There’s one right near my house. The approach is obscured by houses & trees unless you look for a train when you’re still 2/3rds of a mile back. And when the sun is setting around a couple times per year you cannot tell if the lights are flashing or not. 
A few weeks ago someone right in front of me didn’t see the approaching tonnage until they were almost on the crossing. They stopped short, but far enough forward that they needed to put it in reverse. I had seen it a ways back and knew we’d all reach at the perfect sweet spot for an impact. I stopped my vehicle about 20 ft back in anticipation of a panicked reverse or flying parts. 
Odds are the truck driver was at fault. But it’s possible the Sun and bad timing are to blame. 
My heart goes out to the passengers. Over the accident of course, but also because they had to endure what are questionably called “meals” by Amtrak.


----------



## Gramps (Feb 28, 2016)

Let's not forget the ,"It's my cell phone, I better take this." mentality that exists today.


----------



## J.Albert1949 (Feb 3, 2018)

Lehigh wrote:
_"Seems to me that if a train goes 90 MPH at a crossing, there ought to be crossing gates, lights and bells. Even if it's a little used or private road."_

Impossible.
There are just TOO MANY lightly-used and unprotected crossings to do this.

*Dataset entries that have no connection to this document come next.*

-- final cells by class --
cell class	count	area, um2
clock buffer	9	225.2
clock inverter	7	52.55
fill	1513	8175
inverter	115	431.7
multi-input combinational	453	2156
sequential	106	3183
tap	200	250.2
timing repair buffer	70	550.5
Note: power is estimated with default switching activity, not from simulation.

The cost of putting in even one "protected" crossing is very high, probably higher now with the PTC stuff that's involved.

Does that mean that every "farmer's crossing" in the middle of nowhere (which may be actually "used" by a vehicle only one or two times a week) can justify such expenditures?

The truck driver bears the blame for this, but he paid the price.


----------



## Lehigh74 (Sep 25, 2015)

There are a number of unguarded crossings in my area, but they are private roads and the track speed is low. Many years ago, most of the crossings in this area (SE PA) with moderate traffic and/or higher train speeds got grade separation at a VERY high expense. And some roads were dead ended at the tracks.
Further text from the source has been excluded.